WORK ORDER
Your response should be a copy of each line in the listing below that includes the word "assign".

TASK DATA
===== config.mk =====
export PLATFORM = sky130hd
export DESIGN_NAME = rlgl_referee
export DESIGN_NICKNAME = d
export VERILOG_FILES = /design/src/rtl/rlgl_referee.sv
export SDC_FILE = /design/constraint.sdc
export NUM_CORES = 1
export LEC_CHECK = 0
export CAP_MARGIN = 20
export CORE_AREA = 3 3 81 121
export DETAILED_ROUTE_END_ITERATION = 10
export DIE_AREA = 0 0 84 124
export GPL_TIMING_DRIVEN = 0
export PLACE_DENSITY_LB_ADDON = 0.25
export SLEW_MARGIN = 25
export SYNTH_ARGS = -nofsm -noshare
export SYNTH_HDL_FRONTEND = slang
export SYNTH_SLANG_ARGS = --single-unit

===== constraint.sdc =====
create_clock -name clk -period 3.7 [get_ports clk]
set_clock_uncertainty 0.1 [all_clocks]
set_input_delay 0.74 -clock clk [delete_from_list [all_inputs] [get_ports clk]]
set_output_delay 0.74 -clock clk [all_outputs]
set_load 0.05 [all_outputs]
--- src/rtl/parking_allocator.sv ---
// Parking-slot allocator: registered occupancy map with lowest-index-first or
// round-robin grant policy, exit handling, free count and misuse reporting.
module parking_allocator #(
  parameter int N_SPOTS    = 8,
  parameter int IDX_W      = 3,
  parameter int CNT_W      = 4,
  parameter int ALLOC_MODE = 0
) (
  input  logic               clk,
  input  logic               rst,
  input  logic               entry_req,
  input  logic               exit_req,
  input  logic [IDX_W-1:0]   exit_spot,
  output logic               entry_ack,
  output logic               entry_nack,
  output logic [IDX_W-1:0]   park_number,
  output logic [N_SPOTS-1:0] occupied,
  output logic [CNT_W-1:0]   free_count,
  output logic               full,
  output logic               empty,
  output logic               exit_err
);

  logic [IDX_W-1:0]   rr_ptr;
  logic [IDX_W-1:0]   start_idx;
  logic [IDX_W-1:0]   sel_idx;
  logic [IDX_W-1:0]   low_idx;
  logic               upper_hit;
  logic               any_free;
  logic               do_grant;
  logic               exit_ok;
  logic [N_SPOTS-1:0] grant_mask;
  logic [N_SPOTS-1:0] exit_mask;
  logic [CNT_W-1:0]   next_count;

  // Two-pass search: lowest free slot at or above the start index, else the
  // lowest free slot overall, which gives the circular wrap.
  always_comb begin
    start_idx = (ALLOC_MODE == 1) ? rr_ptr : '0;
    upper_hit = 1'b0;
    any_free  = 1'b0;
    sel_idx   = '0;
    low_idx   = '0;
    for (int i = N_SPOTS - 1; i >= 0; i--) begin
      if (!occupied[i]) begin
        any_free = 1'b1;
        low_idx  = IDX_W'(i);
        if (IDX_W'(i) >= start_idx) begin
          upper_hit = 1'b1;
          sel_idx   = IDX_W'(i);
        end
      end
    end
    if (!upper_hit) begin
      sel_idx = low_idx;
    end
  end

  assign do_grant = entry_req && any_free;

  always_comb begin
    grant_mask = '0;
    exit_mask  = '0;
    for (int i = 0; i < N_SPOTS; i++) begin
      grant_mask[i] = do_grant && (sel_idx == IDX_W'(i));
      exit_mask[i]  = exit_req && (exit_spot == IDX_W'(i)) && occupied[i];
    end
  end

  assign exit_ok = |exit_mask;

  always_comb begin
    next_count = free_count;
    if (exit_ok && !do_grant) begin
      next_count = free_count + CNT_W'(1);
    end else if (do_grant && !exit_ok) begin
      next_count = free_count - CNT_W'(1);
    end
  end

  // Grant and exit masks never overlap: a granted slot was free before the edge.
  always_ff @(posedge clk) begin
    if (rst) begin
      occupied    <= '0;
      free_count  <= CNT_W'(N_SPOTS);
      full        <= 1'b0;
      empty       <= 1'b1;
      park_number <= '0;
      entry_ack   <= 1'b0;
      entry_nack  <= 1'b0;
      exit_err    <= 1'b0;
      rr_ptr      <= '0;
    end else begin
      occupied    <= (occupied | grant_mask) & ~exit_mask;
      free_count  <= next_count;
      full        <= (next_count == '0);
      empty       <= (next_count == CNT_W'(N_SPOTS));
      entry_ack   <= do_grant;
      entry_nack  <= entry_req && !any_free;
      exit_err    <= exit_req && !exit_ok;
      if (do_grant) begin
        park_number <= sel_idx;
        rr_ptr      <= (sel_idx == IDX_W'(N_SPOTS - 1)) ? '0 : sel_idx + IDX_W'(1);
      end
    end
  end

endmodule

SOLUTION FOR THIS PROBLEM
  assign do_grant = entry_req && any_free;
  assign exit_ok = |exit_mask;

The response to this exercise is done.